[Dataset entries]
+ + +
<file path="config.mk">
export PLATFORM = sky130hd
export DESIGN_NAME = jump_ctl
export DESIGN_NICKNAME = d
export VERILOG_FILES = /design/src/rtl/game_pkg.sv /design/src/rtl/frame_tick_gen.sv /design/src/rtl/jump_ctl.sv
export SDC_FILE = /design/constraint.sdc
export NUM_CORES = 1
export LEC_CHECK = 0
export BUFFER_PORTS_ARGS = -buffer_cell sky130_fd_sc_hd__clkbuf_2
export CORE_UTILIZATION = 60
export DETAILED_ROUTE_END_ITERATION = 10
export GPL_ROUTABILITY_DRIVEN = 0
export PLACE_DENSITY_LB_ADDON = 0.2
export REMOVE_ABC_BUFFERS = 1
export SLEW_MARGIN = 0
export SYNTH_ARGS = -nofsm -noshare
export SYNTH_HDL_FRONTEND = slang
export SYNTH_HIERARCHICAL = 1
export SYNTH_SLANG_ARGS = --single-unit
</file>
<file path="constraint.sdc">
create_clock -name clk -period 4.5 [get_ports clk]
set_clock_uncertainty 0.2 [all_clocks]
set_input_delay 0.675 -clock clk [delete_from_list [all_inputs] [get_ports clk]]
set_output_delay 0.675 -clock clk [all_outputs]
set_load 0.05 [all_outputs]
</file>
File: config.mk
export PLATFORM = sky130hd
export DESIGN_NAME = clocked_xor_array
export DESIGN_NICKNAME = d
export VERILOG_FILES = /design/src/rtl/clocked_logic_pkg.sv /design/src/rtl/clocked_logic_cell.sv /design/src/rtl/clocked_xor_array.sv
export SDC_FILE = /design/constraint.sdc
export NUM_CORES = 1
export LEC_CHECK = 0
export CORE_MARGIN = 2
export CORE_UTILIZATION = 30
export CTS_CLUSTER_DIAMETER = 50
export DETAILED_ROUTE_END_ITERATION = 16
export GPL_TIMING_DRIVEN = 0
export PLACE_DENSITY_LB_ADDON = 0.15
export SLEW_MARGIN = 20
export SYNTH_ARGS = -nofsm -noshare
export SYNTH_HDL_FRONTEND = slang
export SYNTH_SLANG_ARGS = --single-unit
File: constraint.sdc
create_clock -name clk -period 1.64 [get_ports clk]
set_input_delay 0.328 -clock clk [delete_from_list [all_inputs] [get_ports clk]]
set_output_delay 0.328 -clock clk [all_outputs]
set_load 0.03 [all_outputs]
File: src/rtl/clocked_logic_pkg.sv
// Shared types and helpers for the clocked logic array: operation encoding,
// the per-channel evaluation function and the error-counter width.
package clocked_logic_pkg;

  typedef enum logic [1:0] {
    OP_XOR  = 2'd0,
    OP_OR   = 2'd1,
    OP_AND  = 2'd2,
    OP_XNOR = 2'd3
  } op_t;

  localparam int ERR_CNT_W = 8;
  localparam int MAX_IN    = 32;

  // Only the low n_in bits of eff take part; callers zero-pad the rest.
  function automatic logic eval_op(input op_t op, input logic [MAX_IN-1:0] eff,
                                   input int n_in);
    logic par;
    logic any;
    logic all;
    par = 1'b0;
    any = 1'b0;
    all = 1'b1;
    for (int i = 0; i < MAX_IN; i++) begin
      if (i < n_in) begin
        par = par ^ eff[i];
        any = any | eff[i];
        all = all & eff[i];
      end
    end
    case (op)
      OP_XOR:  return par;
      OP_OR:   return any;
      OP_AND:  return all;
      default: return ~par;
    endcase
  endfunction

endpackage

File: src/rtl/clocked_logic_cell.sv
// One channel: toggle-event detection, arrival flags, evaluation on strobe,
// toggle-encoded output and double-arrival error (counter if CLOCKED_XOR_ERR_CNT_EN).
module clocked_logic_cell
  import clocked_logic_pkg::*;
#(
  parameter int N_IN = 2
) (
  input  logic            clk,
  input  logic            rst_n,
  input  logic [N_IN-1:0] ev_in,
  input  logic            eval,
  input  op_t             op,
  input  logic            err_clr,
  output logic            out,
  output logic            res,
  output logic            out_valid,
`ifdef CLOCKED_XOR_ERR_CNT_EN
  output logic [ERR_CNT_W-1:0] err_cnt,
`endif
  output logic            dbl_err
);

  logic [N_IN-1:0]   ev_q, ev_d;
  logic [N_IN-1:0]   arr_q, arr_d;
  logic [N_IN-1:0]   tog;
  logic [N_IN-1:0]   eff;
  logic [MAX_IN-1:0] eff_pad;
  logic              dbl_hit;
  logic              result;
  logic              out_q, out_d;
  logic              res_q, res_d;
  logic              vld_q, vld_d;
  logic              dbl_q, dbl_d;
`ifdef CLOCKED_XOR_ERR_CNT_EN
  logic [ERR_CNT_W-1:0] cnt_q, cnt_d;
`endif

  always_comb begin
    ev_d    = ev_in;
    tog     = ev_in ^ ev_q;
    dbl_hit = |(tog & arr_q);
    // Toggles in the strobe cycle belong to the window being closed.
    eff     = arr_q | tog;
    eff_pad = '0;
    eff_pad[N_IN-1:0] = eff;
    result  = eval_op(op, eff_pad, N_IN);

    arr_d = eval ? '0 : eff;
    res_d = eval ? result : res_q;
    out_d = out_q ^ (eval & result);
    vld_d = eval;
    // A new double arrival wins over a simultaneous clear.
    dbl_d = dbl_hit ? 1'b1 : (err_clr ? 1'b0 : dbl_q);
`ifdef CLOCKED_XOR_ERR_CNT_EN
    cnt_d = cnt_q;
    if (err_clr)
      cnt_d = dbl_hit ? ERR_CNT_W'(1) : '0;
    else if (dbl_hit && (cnt_q != '1))
      cnt_d = cnt_q + ERR_CNT_W'(1);
`endif
  end

  // ev_q tracks ev_in in reset too, so releasing reset never creates an event.
  always_ff @(posedge clk) begin
    ev_q <= ev_d;
    if (!rst_n) begin
      arr_q <= '0;
      res_q <= 1'b0;
      out_q <= 1'b0;
      vld_q <= 1'b0;
      dbl_q <= 1'b0;
`ifdef CLOCKED_XOR_ERR_CNT_EN
      cnt_q <= '0;
`endif
    end else begin
      arr_q <= arr_d;
      res_q <= res_d;
      out_q <= out_d;
      vld_q <= vld_d;
      dbl_q <= dbl_d;
`ifdef CLOCKED_XOR_ERR_CNT_EN
      cnt_q <= cnt_d;
`endif
    end
  end

  assign out       = out_q;
  assign res       = res_q;
  assign out_valid = vld_q;
  assign dbl_err   = dbl_q;
`ifdef CLOCKED_XOR_ERR_CNT_EN
  assign err_cnt   = cnt_q;
`endif

endmodule

File: src/rtl/clocked_xor_array.sv
// N_CH independent clocked logic cells sharing eval/op/err_clr.
// CLOCKED_XOR_ERR_CNT_EN adds per-channel 8-bit saturating err_cnt.
module clocked_xor_array
  import clocked_logic_pkg::*;
#(
  parameter int N_CH = 4,
  parameter int N_IN = 2
) (
  input  logic                 clk,
  input  logic                 rst_n,
  input  logic [N_CH*N_IN-1:0] ev_in,
  input  logic                 eval,
  input  logic [1:0]           op,
  input  logic                 err_clr,
  output logic [N_CH-1:0]      out,
  output logic [N_CH-1:0]      res,
  output logic                 out_valid,
`ifdef CLOCKED_XOR_ERR_CNT_EN
  output logic [N_CH*ERR_CNT_W-1:0] err_cnt,
`endif
  output logic [N_CH-1:0]      dbl_err
);

  logic [N_CH-1:0] vld;
  op_t             op_e;

  assign op_e = op_t'(op);

  for (genvar ch = 0; ch < N_CH; ch++) begin : g_ch
    clocked_logic_cell #(.N_IN(N_IN)) u_cell (
      .clk      (clk),
      .rst_n    (rst_n),
      .ev_in    (ev_in[ch*N_IN +: N_IN]),
      .eval     (eval),
      .op       (op_e),
      .err_clr  (err_clr),
      .out      (out[ch]),
      .res      (res[ch]),
      .out_valid(vld[ch]),
`ifdef CLOCKED_XOR_ERR_CNT_EN
      .err_cnt  (err_cnt[ch*ERR_CNT_W +: ERR_CNT_W]),
`endif
      .dbl_err  (dbl_err[ch])
    );
  end

  // Every cell sees the same strobe, so the OR equals any single valid.
  assign out_valid = |vld;

endmodule

==> results.json <==
{
  "design_area_final_um2": 1800,
  "grt_max_degree": 11,
  "placed_area_um2": 1590,
  "global_route_wire_length_before_repair_um": 4120,
  "combPwrFrac_pct": 24.5,
  "initial_antenna_violation_count": 0,
  "intPower_mw": 1.28,
  "num-fill-cells": 412,
  "via_density": 4.66,
  "finClkSkew_ns": 0.00437,
  "firstDrtPassIters": 7,
  "place.gp.congestion": 0.663,
  "yosys-top-cells-area": "sky130_fd_sc_hd__dfxtp_1 (45%), sky130_fd_sc_hd__buf_4 (7.6%), sky130_fd_sc_hd__xor2_1 (5.4%), sky130_fd_sc_hd__nor2_1 (3.5%), sky130_fd_sc_hd__nand2b_1 (3.4%)",
  "nets": 173,
  "rsz0062_at_grt": "yes",
  "worst_slew_pin_slew_ns": 0.455,
  "post_dp_hpwl_um": 1730,
  "drc_errors": 0,
  "number_of_maximum_capacitance_violations": 0,
  "worstSetupEndpointType": "register",
  "count_of_yosys_warnings_during_synthesis": 0,
  "layoutNonFillerInstCount": 209,
  "setup-tns-final_ns": -0.125,
  "post-route-min-period_ns": 1.74,
  "finalPower_mw": 1.79,
  "first_global_vias": 895,
  "max_freq_mhz": 574,
  "area_delta_synth_final_pct": 39.4,
  "asyncSetResetFlopFracSynth_pct": 0,
  "tritoncts": "yes",
  "routedWlPerCell_um": 12.2,
  "switching_power_mw": 0.507,
  "grt_overflow": 0,
  "cts-root-to-sink-buffers": 2,
  "i_o_pins": 27,
  "place.port_buffers": 24,
  "netlist_instances": 124,
  "n_antenna_cell": 0,
  "dpl.cell_count": 198,
  "share_of_power_burned_in_the_clock_network_pct": 30.9,
  "hold_viol_final": 0,
  "die_area_um2": 4840,
  "ys_ff_latch": 29,
  "area.sequential_um2": 583,
  "layout_worst_path_cycle_share_pct": 106,
  "yosysSeqAreaShare_pct": 45.0,
  "cellPowerDensity_nw_per_um2": 993,
  "cts_hold_buf": 0,
  "clock_sink_count": 29,
  "static-leakage-power_nw": 0.765,
  "clock_tree.root_cell": "sky130_fd_sc_hd__clkbuf_8",
  "yosys.area.top_type_share_pct": 45.0,
  "path_max_fanout": 2,
  "dr_total_vias": 973,
  "floorplan.die.width_um": 69.5,
  "final_max_slew_viol_count": 0,
  "seq_power_share_pct": 44.6,
  "crit_required_ns": 1.81,
  "layout.core_utilization_pct": 44.3,
  "worst_ep_arrival_time_ns": 1.91,
  "aggregate_global_route_resource_usage_pct": 11.0,
  "synth_top_flop_cell": "sky130_fd_sc_hd__dfxtp_1",
  "placeableCoreArea_um2": 4060,
  "floorplan.die.height_um": 69.5,
  "setup_ws_ns": -0.101,
  "wirelength_um": 2540,
  "setup.worst_path.start_class": "register",
  "multi_input_area_um2": 666,
  "cts.reportedPaths.clkPinSlew_ns": 0.06,
  "synth-edff-count": 0,
  "synth.net_count": 139,
  "holdCritPathClass": "primary input to register",
  "layout-drive-gt1-share_pct": 31.4,
  "avgSynthCellArea_um2": 10.4,
  "route.antenna.remaining_nets": 0,
  "post-synth-top-area-cell": "sky130_fd_sc_hd__dfxtp_1",
  "netlist_area_um2": 1290,
  "slew-limit-headroom_pct": 69.4,
  "timing.final.setup_violations": 2,
  "std_cell_rows": 23,
  "drt_iter0_markers": 64,
  "initial_utilization_pct": 31.8,
  "switching_share_pct": 28.4,
  "critical_path_class": "register to register",
  "htree_levels": 2,
  "clk_latency_ns": 0.27,
  "numCtsBuffers": 5,
  "status": "finished, violations left",
  "failed_checks": "negative setup slack",
  "yosysUniqueCellTypes": 33,
  "vdd.ir_drop.worst_uv": 458
}
-- registers in the layout, indices dropped and copies added (netlist names) --
name                   flops
g_ch.u_cell.arr_q          8
g_ch.u_cell.ev_q           8
g_ch.u_cell.dbl_err        4
g_ch.u_cell.out            4
g_ch.u_cell.res            4
g_ch.u_cell.out_valid      1
-- worst paths after layout --
check	start	to	slack (ns)	depth (start not counted)
max	g_ch[3].u_cell.ev_q[0]	g_ch[3].u_cell.out	-0.10	8
min	ev_in[1]	g_ch[0].u_cell.ev_q[1]	0.24	1
max reg2reg	g_ch[3].u_cell.ev_q[0]	g_ch[3].u_cell.out	-0.10	8
min reg2reg	g_ch[2].u_cell.res	g_ch[2].u_cell.res	0.48	2
-- critical path, stage by stage, from the launching register on --
cell	delay, ns
sky130_fd_sc_hd__dfxtp_2	0.33
sky130_fd_sc_hd__xor2_2	0.14
sky130_fd_sc_hd__or2_4	0.25
sky130_fd_sc_hd__ha_4	0.27
sky130_fd_sc_hd__a211oi_2	0.03
sky130_fd_sc_hd__a31oi_1	0.19
sky130_fd_sc_hd__o311ai_2	0.15
sky130_fd_sc_hd__xnor2_1	0.14
sky130_fd_sc_hd__and2_1	0.13
-- what timing repair did --
item                                    4_1_cts  5_1_grt
resized for setup                            33        4
pin swaps                                    10        5
buffers inserted                              2        1
endpoints found under the setup margin       20        8
-- cells in the mapped netlist (2+ instances only) --
library cell and instances:
sky130_fd_sc_hd__dfxtp_1 29, sky130_fd_sc_hd__buf_4 13, sky130_fd_sc_hd__nor2_1 12, sky130_fd_sc_hd__xor2_1 8, sky130_fd_sc_hd__nand2b_1 7, sky130_fd_sc_hd__nor2b_1 7, sky130_fd_sc_hd__nand2_1 5, sky130_fd_sc_hd__a222oi_1 4
sky130_fd_sc_hd__a21boi_0 3, sky130_fd_sc_hd__and2_1 3, sky130_fd_sc_hd__mux2i_1 3, sky130_fd_sc_hd__nor4_1 3, sky130_fd_sc_hd__o32a_1 3, sky130_fd_sc_hd__nor3_1 2, sky130_fd_sc_hd__o31a_1 2, sky130_fd_sc_hd__o31a_2 2
sky130_fd_sc_hd__o31ai_2 2
-- kinds of logic (layout without fill, tap and decap cells) --
logic type	after synthesis	after routing	share of synthesized area, %
AO/OA/AOI/OAI	20	20	15.0
XOR/XNOR	9	9	6.12
adder cells (fa/ha/maj)	1	1	0.971
buffers and inverters	18	53	12.0
flip-flops	29	29	45.0
multiplexers	3	3	2.33
AND/OR/NAND/NOR	44	44	18.5
-- metal layers --
layer | routed length (µm) | share of wire [%] | track usage, % | vias up
met5 | 0 | 0 | 0 | -
met1 | 1150 | 45 | 13.2 | 461
li1 | - | - | - | 482
met2 | 1190 | 47 | 17.1 | 25
met3 | 149 | 5.9 | 3.63 | 5
met4 | 48 | 1.9 | 6.54 | 0
-- final cells by class --
class                      instances  share of cell area, %
clock buffer                       6                   4.04
inverter                           2                  0.557
clock inverter                     2                  0.557
timing repair buffer              27                   13.8
buffer                            16                   8.08
sequential                        29                   32.5
tap                               50                   3.48
multi-input combinational         77                   37.0
-- power groups by stage --
stage | clock (mW) | sequential [mW] | combinational [mW]
after floorplan | 0 | 0.803 | 0.287
after global placement | 0 | 0.805 | 0.407
after detailed placement | 0 | 0.807 | 0.414
after CTS | 0.571 | 0.795 | 0.434
after global routing | 0.620 | 0.804 | 0.468
final | 0.551 | 0.797 | 0.437
-- placed cells by master, fill, tap and decap left out, types with 4 or more instances in the layout --
cell type | netlist | final
sky130_fd_sc_hd__nor2_1 | 12 | 11
sky130_fd_sc_hd__dfxtp_1 | 29 | 27
sky130_fd_sc_hd__xor2_2 | 0 | 8
sky130_fd_sc_hd__buf_4 | 13 | 16
sky130_fd_sc_hd__clkdlybuf4s50_1 | 0 | 7
sky130_fd_sc_hd__nand2b_1 | 7 | 7
sky130_fd_sc_hd__nand2_1 | 5 | 5
sky130_fd_sc_hd__dlygate4sd2_1 | 0 | 14
sky130_fd_sc_hd__a222oi_1 | 4 | 4
sky130_fd_sc_hd__nor2b_1 | 7 | 7
sky130_fd_sc_hd__clkbuf_8 | 0 | 5
-- stage by stage --
stage	setup WS, ns	hold slack [ns]
final	-0.101	0.244
after global placement	-0.617	0.468
after detailed placement	-0.647	0.474
after global routing	-0.152	0.238
after CTS	-0.124	0.322
after floorplan	-0.0784	0.356
No activity file was read; power rests on OpenSTA's default activity.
+ + +
Starting with the first line of the records, repeat every line up to and including the one containing "export SYNTH_HIERARCHICAL = 1", and nothing else.

RESPONSE FOR THIS EXERCISE:
<file path="config.mk">
export PLATFORM = sky130hd
export DESIGN_NAME = jump_ctl
export DESIGN_NICKNAME = d
export VERILOG_FILES = /design/src/rtl/game_pkg.sv /design/src/rtl/frame_tick_gen.sv /design/src/rtl/jump_ctl.sv
export SDC_FILE = /design/constraint.sdc
export NUM_CORES = 1
export LEC_CHECK = 0
export BUFFER_PORTS_ARGS = -buffer_cell sky130_fd_sc_hd__clkbuf_2
export CORE_UTILIZATION = 60
export DETAILED_ROUTE_END_ITERATION = 10
export GPL_ROUTABILITY_DRIVEN = 0
export PLACE_DENSITY_LB_ADDON = 0.2
export REMOVE_ABC_BUFFERS = 1
export SLEW_MARGIN = 0
export SYNTH_ARGS = -nofsm -noshare
export SYNTH_HDL_FRONTEND = slang
export SYNTH_HIERARCHICAL = 1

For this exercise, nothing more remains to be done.